Character Processing

Use Cases

Character rules vary greatly in different languages, and it is usually difficult to extract expected information from the corresponding text. Character processing makes it possible to process text with similar logic under different language rules.

How to Develop

Character Type Identification Using Character Attributes

Character attributes are used to determine the character type, for example, digit, letter, or space, and check whether a character is of the right-to-left (RTL) language or whether a character is an ideographic character (for example, Chinese, Japanese, or Korean).
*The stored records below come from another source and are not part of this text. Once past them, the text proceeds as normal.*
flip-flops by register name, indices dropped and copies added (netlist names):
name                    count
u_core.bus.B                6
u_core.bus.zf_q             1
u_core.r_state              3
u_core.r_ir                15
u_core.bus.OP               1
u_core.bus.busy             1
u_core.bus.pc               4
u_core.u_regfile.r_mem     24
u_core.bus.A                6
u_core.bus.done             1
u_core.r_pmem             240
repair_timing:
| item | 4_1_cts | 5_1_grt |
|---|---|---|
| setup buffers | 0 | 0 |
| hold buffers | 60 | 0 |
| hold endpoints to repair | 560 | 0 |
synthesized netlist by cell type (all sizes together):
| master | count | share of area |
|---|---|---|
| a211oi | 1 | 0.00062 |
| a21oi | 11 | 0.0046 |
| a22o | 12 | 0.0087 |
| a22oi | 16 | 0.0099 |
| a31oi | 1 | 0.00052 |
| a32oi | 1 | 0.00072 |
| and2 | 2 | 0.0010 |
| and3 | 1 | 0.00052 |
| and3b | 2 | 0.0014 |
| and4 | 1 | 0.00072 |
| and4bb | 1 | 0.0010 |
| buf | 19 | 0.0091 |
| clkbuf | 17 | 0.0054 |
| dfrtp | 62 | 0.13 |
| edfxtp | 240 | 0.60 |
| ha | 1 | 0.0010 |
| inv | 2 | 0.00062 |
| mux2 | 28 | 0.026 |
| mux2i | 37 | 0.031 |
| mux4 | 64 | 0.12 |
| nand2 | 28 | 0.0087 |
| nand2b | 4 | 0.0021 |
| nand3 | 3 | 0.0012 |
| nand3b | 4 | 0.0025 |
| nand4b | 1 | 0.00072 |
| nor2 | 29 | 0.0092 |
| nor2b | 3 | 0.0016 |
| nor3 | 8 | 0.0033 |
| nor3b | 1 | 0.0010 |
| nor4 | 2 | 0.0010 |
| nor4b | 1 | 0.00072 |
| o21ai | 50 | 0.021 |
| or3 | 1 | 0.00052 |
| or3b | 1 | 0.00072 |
File: src/rtl/truth_table_scanner.sv
// Characterizes a N_IN-input combinational block by stepping through every minterm and capturing its output.
// done asserts TABLE_W*SETTLE edges after start is accepted; start is ignored (not queued) while busy.
module truth_table_scanner #(
  parameter int N_IN   = 3,
  parameter int SETTLE = 1,
  localparam int TABLE_W = 2**N_IN
) (
  input  logic               clk,
  input  logic               reset,
  input  logic               start,
  input  logic [TABLE_W-1:0] expected,
  output logic [N_IN-1:0]    fn_in,
  input  logic               fn_y,
  output logic [TABLE_W-1:0] table_out,
  output logic               busy,
  output logic               done,
  output logic               match
);

  localparam int CW = (SETTLE > 1) ? $clog2(SETTLE) : 1;
  localparam logic [CW-1:0]   CNT_LAST = CW'(SETTLE - 1);
  localparam logic [N_IN-1:0] IDX_LAST = N_IN'(TABLE_W - 1);

  typedef enum logic [1:0] {
    IDLE = 2'd0,
    SCAN = 2'd1,
    DONE = 2'd2
  } state_t;

  state_t             state;
  state_t             state_nxt;
  logic [N_IN-1:0]    idx;
  logic [CW-1:0]      settle_cnt;
  logic [TABLE_W-1:0] table_q;
  logic [TABLE_W-1:0] exp_q;
  logic               result_valid;
  logic               accept;
  logic               sample;
  logic               last;

  assign accept = (state == IDLE) && start;
  assign sample = (state == SCAN) && (settle_cnt == CNT_LAST);
  assign last   = sample && (idx == IDX_LAST);

  always_ff @(posedge clk or posedge reset) begin
    if (reset) begin
      state <= IDLE;
    end else begin
      state <= state_nxt;
    end
  end

  always_comb begin
    state_nxt = state;
    case (state)
      IDLE:    if (start) state_nxt = SCAN;
      SCAN:    if (last)  state_nxt = DONE;
      DONE:    state_nxt = IDLE;
      default: state_nxt = IDLE;
    endcase
  end

  always_comb begin
    busy = 1'b0;
    done = 1'b0;
    case (state)
      SCAN:    busy = 1'b1;
      DONE: begin
        busy = 1'b1;
        done = 1'b1;
      end
      default: ;
    endcase
  end

  // fn_y is only ever sampled into table_q, so no output depends on it combinationally.
  always_ff @(posedge clk or posedge reset) begin
    if (reset) begin
      idx          <= '0;
      settle_cnt   <= '0;
      table_q      <= '0;
      exp_q        <= '0;
      result_valid <= 1'b0;
    end else begin
      if (accept) begin
        exp_q        <= expected;
        table_q      <= '0;
        result_valid <= 1'b0;
        idx          <= '0;
        settle_cnt   <= '0;
      end
      if (state == SCAN) begin
        if (sample) begin
          table_q[idx] <= fn_y;
          settle_cnt   <= '0;
          if (last) begin
            result_valid <= 1'b1;
          end else begin
            idx <= idx + 1'b1;
          end
        end else begin
          settle_cnt <= settle_cnt + 1'b1;
        end
      end
      // idx holds TABLE_W-1 through DONE, then returns to 0 so fn_in idles low.
      if (state == DONE) begin
        idx <= '0;
      end
    end
  end

  assign fn_in     = idx;
  assign table_out = table_q;
  assign match     = result_valid && (table_q == exp_q);

endmodule

File: config.mk
export PLATFORM = sky130hd
export DESIGN_NAME = truth_table_scanner
export DESIGN_NICKNAME = d
export VERILOG_FILES = /design/src/rtl/truth_table_scanner.sv
export SDC_FILE = /design/constraint.sdc
export NUM_CORES = 1
export LEC_CHECK = 0
export BUFFER_PORTS_ARGS = -buffer_cell sky130_fd_sc_hd__buf_2
export CORE_ASPECT_RATIO = 2
export CORE_MARGIN = 2
export CORE_UTILIZATION = 30
export CTS_BUF_LIST = sky130_fd_sc_hd__clkbuf_4 sky130_fd_sc_hd__clkbuf_8
export DETAILED_ROUTE_END_ITERATION = 10
export PLACE_DENSITY = 0.54
export SKIP_LAST_GASP = 1
export SLEW_MARGIN = 10
export SYNTH_ARGS = -nofsm -noshare
export SYNTH_HDL_FRONTEND = slang
export SYNTH_SLANG_ARGS = --single-unit
export TNS_END_PERCENT = 100
File: constraint.sdc
create_clock -name clk -period 1.69 [get_ports clk]
set_input_delay 0.338 -clock clk [delete_from_list [all_inputs] [get_ports clk]]
set_output_delay 0.338 -clock clk [all_outputs]
set_load 0.05 [all_outputs]
* Word level (Yosys, flattened, before mapping)
Cells that the tools add are included.
** Word-level totals
- Memory bits (read-only) :: 0
- Memory bits (writable) :: 0
- Memories kept :: 0
- Logic and storage cells :: 49
- Input port bits :: 12
- Bits in registers :: 23
- Bits in latches :: 0
** Operators by class
- Divide/modulo/power cells :: 0
- Bitwise operators :: 1
- Multiply operators :: 0
- $lt $le $gt $ge :: 2
- Reductions and logical operators :: 9
- Multiplexer cells :: 23
- Equal/unequal tests :: 6
- Add/subtract/negate cells :: 2
- Shifts and indexed selects :: 0
** Operators by type and width (number)
- two-way mux 8 bit :: 3
- two-way mux 3 bit :: 5
- two-way mux 1 bit :: 10
- bitwise mux 8 bit :: 1
- == test 8 bit :: 1
- logical AND 1 bit :: 5
- less-than comparator 3 x 4 -> 1 bit, second input constant :: 1
- two-way mux 2 bit :: 2
- inequality test 2 bit, second input constant :: 2
- one-hot mux 2 bit (2 select lines) :: 1
- adder 3 x 1 -> 3 bit, second input constant :: 1
- demux 1 bit (select 3 bit) :: 1
- == test 3 bit, second input constant :: 1
- >= comparator 3 x 1 -> 1 bit, second input constant :: 1
- == test 2 x 1 -> 1 bit, second input constant :: 1
- == test 2 bit, second input constant :: 1
- zero test 2 bit :: 1
- AND reduction 2 bit :: 1
- nonzero test 2 bit :: 1
- OR reduction 2 bit :: 1
- adder 1 bit, second input constant :: 1
- NOT 1 bit :: 1

* Logic depth before layout (Yosys ltp)
- Depth after elaboration :: 7
- Mapped depth :: 6
- Gate-level depth less buffers :: 5

* Worst setup path after synthesis
Ideal clock, no wire load.
- Kind :: register to output
- Start :: register table_q[0], in the netlist table_out[0]
- End :: output match
- Path slack :: -0.651 ns
- Arrival time :: 2.003 ns
- Required time :: 1.352 ns
- Cell stages (with the launch flop) :: 4
- Path through :: dfrtp_1 xnor2_1 nand4_1 nor3_1
** On the way
- Word-level cells in the longest chain between the ends :: 2
** RTL lines
- start: declaration :: RTL line 34 : logic [TABLE_W-1:0] table_q;
- start signal: indexed assignment :: RTL line 94 : table_q[idx] <= fn_y;
- == test 8 bit :: RTL line 114 : assign match = result_valid && (table_q == exp_q);
- logical AND 1 bit :: RTL line 114
- end: declaration :: RTL line 17 : output logic match
Every way passes these cells.

* Worst setup path after layout
- Start :: register table_q[3], in the netlist table_out[3]
- End :: output match
The elaborated chain is that of the path after synthesis.

==> flow_metrics.env <==
export IMPL_yosys_warnings=0
export IMPL_rsz0062_at_grt="yes"
export IMPL_yosysTopAreaCellShare_pct=47.7
export IMPL_ys_types=27
export IMPL_ys_seq_elements=23
export IMPL_utilization_pct=40.1
export IMPL_cts_path_max_buffers=2
export IMPL_path_max_fanout=3
export IMPL_power_density_mw_per_mm2=1690
export IMPL_end_kind="primary output"
export IMPL_stdcell_count=186
export IMPL_yosys_top_cells_count="dfrtp_1, nand2_1, mux2_2"
export IMPL_clkSinkCount=23
export IMPL_core_area_mm2=0.00384
export IMPL_netlist_top_cells_area="dfrtp_1, mux2_2, ha_1, xnor2_1, mux2i_1"
export IMPL_slew_headroom_pct=77.7
export IMPL_post_dp_hpwl_um=2020
export IMPL_power_uw=2600
export IMPL_final_hold_viol_count=0
export IMPL_dieHeight_um=93.7
export IMPL_ys_async_sr_fraction_pct=100
export IMPL_path_class="flip-flop to primary output"
export IMPL_cap_violations=0
export IMPL_grt_max_degree=24
export IMPL_place_port_buffers=25
export IMPL_clock_latency_ns=0.27
export IMPL_slew_violations=0
export IMPL_vias=869
export IMPL_finClkSkew_ns=0.00470
export IMPL_wirelength_um=2590
export IMPL_numCtsBuffers=3
export IMPL_syn_area_per_cell_um2=11.6
export IMPL_ant_nets=0
export IMPL_vias_per_cell=4.67
export IMPL_path_clk_slew_ns=0.09
export IMPL_ir_drop_uv=739
export IMPL_seq_area_frac_synth_pct=47.7
export IMPL_drc=0
export IMPL_yosys_cell_count_top_type="dfrtp_1"
export IMPL_num_nets_final=155
export IMPL_whs_ns=0.0955
export IMPL_setup_viol=0
export IMPL_gr_total_overflow=0
export IMPL_antennaDiodeCount=0
export IMPL_die_area_mm2=0.00458
export IMPL_crit_required_ns=1.35
export IMPL_synth_area_leader_cell="dfrtp_1"
export IMPL_die_x_um=48.9
export IMPL_p_leak_uw=0.000733
export IMPL_grt_usage_pct=12.8
export IMPL_post_route_min_period_ns=1.69
export IMPL_layout_drive_gt1_share_pct=46.7
export IMPL_area_growth_pct=27.8
export IMPL_synth_edff_count=0
export IMPL_drt_iter0_drc=7
export IMPL_period_share_pct=99.8
export IMPL_cp_start_kind="flip-flop"
export IMPL_status="completed"
export IMPL_synth_cell_area_mm2=0.00121
export IMPL_htreeDepth=1
export IMPL_post_drt_wl_per_cell_um=13.9
export IMPL_syn_nets=123
export IMPL_tns_ns=0
export IMPL_grt_pass1_vias=948
export IMPL_antenna_found_initial=0
export IMPL_initial_core_util_pct=31.4
export IMPL_nFillCells=409
export IMPL_num_io_pins=26
export IMPL_row_count=32
export IMPL_cts_tree="yes"
export IMPL_synthCells=104
export IMPL_fmaxAchievable_mhz=593
export IMPL_place_gp_congestion=0.728
export IMPL_grt_pass1_wl_um=4530
export IMPL_worstMarginPinSlew_ns=0.331
export IMPL_critical_path_arrival_ns=1.35
export IMPL_dpl_cell_count=181
export IMPL_ys_flop_type="dfrtp_1"
export IMPL_first_pass_iters=4
export IMPL_min_path_type="input pin to asynchronous set/reset pin"
export IMPL_cts_root_buf="clkbuf_8"
[cell families (layout without fill, tap and decap cells)]
group | after synthesis | after routing | synth area share (%)
and+or+nand+nor | 32 | 32 | 16.7
DFF | 23 | 23 | 47.7
xor gates and xnor gates | 8 | 8 | 5.80
muxes | 16 | 16 | 14.3
adders and majority gates | 7 | 7 | 7.25
buffers and inverters | 9 | 40 | 3.11
AOI/OAI and AO/OA | 9 | 9 | 5.18
[routing by layer]
metal / vias to the layer above / track usage [%] / wire length, um
met5: - / 0 / 0
met4: 0 / 6.43 / 31
met3: 2 / 0.955 / 49
met2: 13 / 25.2 / 1540
met1: 436 / 13.0 / 969
li1: 418 / - / -
[state kept, by name (all words and copies together) (netlist names)]
name and count:
result_valid 1, state 2, settle_cnt 1, exp_q 8, fn_in 3, table_out 8
[layout by cell type, fill, tap and decap left out, types with 4 or more instances in the layout]
cell / netlist / routed
buf_2: 3 / 22
dfrtp_1: 23 / 13
nand2_1: 12 / 12
mux2_2: 10 / 10
dfrtp_2: 0 / 9
mux2i_1: 6 / 6
xnor2_1: 8 / 6
inv_1: 5 / 5
nand3_1: 5 / 5
ha_1: 7 / 5
buf_4: 0 / 5
a21oi_1: 4 / 4
[where the power goes]
group          switching [uW]  internal (uW)  total (uW)  leakage [uW]
clock                     183            165         348     0.0000255
combinational             785            576        1360      0.000427
sequential                147            748         895      0.000281
total                    1120           1490        2600      0.000733
[worst paths after layout]
kind | startpoint | to | slack, ns | cells past startpoint
max in group asynchronous | reset | fn_in[0]$_DFF_PP0_ | 1.32 | 3
min | reset | exp_q[7]$_DFFE_PP0P_ | 0.1 | 3
max reg2reg | fn_in[0]$_DFF_PP0_ | fn_in[1]$_DFF_PP0_ | 0.10 | 5
min reg2reg | result_valid$_DFF_PP0_ | result_valid$_DFF_PP0_ | 0.53 | 1
min in group clk | expected[7] | exp_q[7]$_DFFE_PP0P_ | 0.30 | 2
max | table_out[3]$_DFF_PP0_ | match | 0.003 | 4
[stage by stage]
step / instance area [um^2] / setup WS (ns)
2_1_floorplan: 1240 / 0.0143
3_3_place_gp: 1460 / 0.148
3_5_place_dp: 1460 / 0.112
4_1_cts: 1530 / -0.0232
5_1_grt: 1540 / -0.111
6_report: 1540 / 0.00291
[final cells by class]
| cell class | count | area, um^2 | area share, % |
|---|---|---|---|
| Timing Repair Buffer | 31 | 198 | 12.8 |
| Sequential cell | 23 | 591 | 38.3 |
| Multi-Input combinational cell | 72 | 626 | 40.6 |
| Inverter | 5 | 18.8 | 1.22 |
| Tap cell | 51 | 63.8 | 4.14 |
| Clock buffer | 3 | 41.3 | 2.68 |
| Clock inverter | 1 | 5.00 | 0.324 |
[worst max-delay path: stages (launching register included)]
cell and delay, ns:
dfrtp_2 0.42, xnor2_1 0.15, nand3_1 0.13, nor3_4 0.20
buf_6 0.18
[repair_timing]
item / 4_1_cts / 5_1_grt
endpoints found under the setup margin: 1 / 13
pin swaps: 2 / 1
buffers inserted: 1 / 0
hold buffers: 0 / 0
gates resized for setup: 4 / 5
Note: power is estimated with default switching activity, not from simulation.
These functions are implemented by APIs of the Unicode class. For example, you can use isDigit to check whether a character is a digit. The development procedure is as follows:

  1. Import the i18n module.

    import I18n from '@ohos.i18n';
    
  2. Obtain the character attribute.

    let isDigit: boolean = I18n.Unicode.isDigit(char: string);
    
  3. Obtain the character type. The following code snippet uses the common type as an example. For details, see the getType API reference.

    let type = I18n.Unicode.getType(char: string);
    

Development Example

// Import the i18n module.
import I18n from '@ohos.i18n'

// Check whether the input character is a digit.
let isDigit = I18n.Unicode.isDigit('1'); // isDigit: true

// Check whether a character is of the RTL language.
let isRTL = I18n.Unicode.isRTL('a'); // isRTL: false

// Check whether a character is an ideographic character.
let isIdeograph = I18n.Unicode.isIdeograph ('华'); //isIdeograph: true

// Obtain the character type.
let type = I18n.Unicode.getType('a'); // type: U_LOWERCASE_LETTER

Transliteration

Transliteration means to use content with similar pronunciation in the local language to replace the original content. This function is implemented through the transform API of the Transliterator class. The development procedure is as follows:

NOTE This module supports the transliteration from Chinese characters to pinyin. However, it does not guaranteed that polyphonic characters are effectively processed based on the context.

  1. Import the i18n module.

    import I18n from '@ohos.i18n';
    
  2. Create a Transliterator object to obtain the transliteration list.

    let transliterator: I18n.Transliterator = I18n.Transliterator.getInstance(id: string);  // Pass in a valid ID to create a Transliterator object.
    let ids: string[] = I18n.Transliterator.getAvailableIDs();  // Obtain the list of IDs supported by the Transliterator object.
    
  3. Transliterate text.

    let res: string = transliterator.transform(text: string);  // Transliterate the text content.
    

Development Example

// Import the i18n module.
import I18n from '@ohos.i18n'

// Transliterate the text into the Latn format.
let transliterator = I18n.Transliterator.getInstance('Any-Latn');
let res = transliterator.transform("中国"); // res = "zhōng guó"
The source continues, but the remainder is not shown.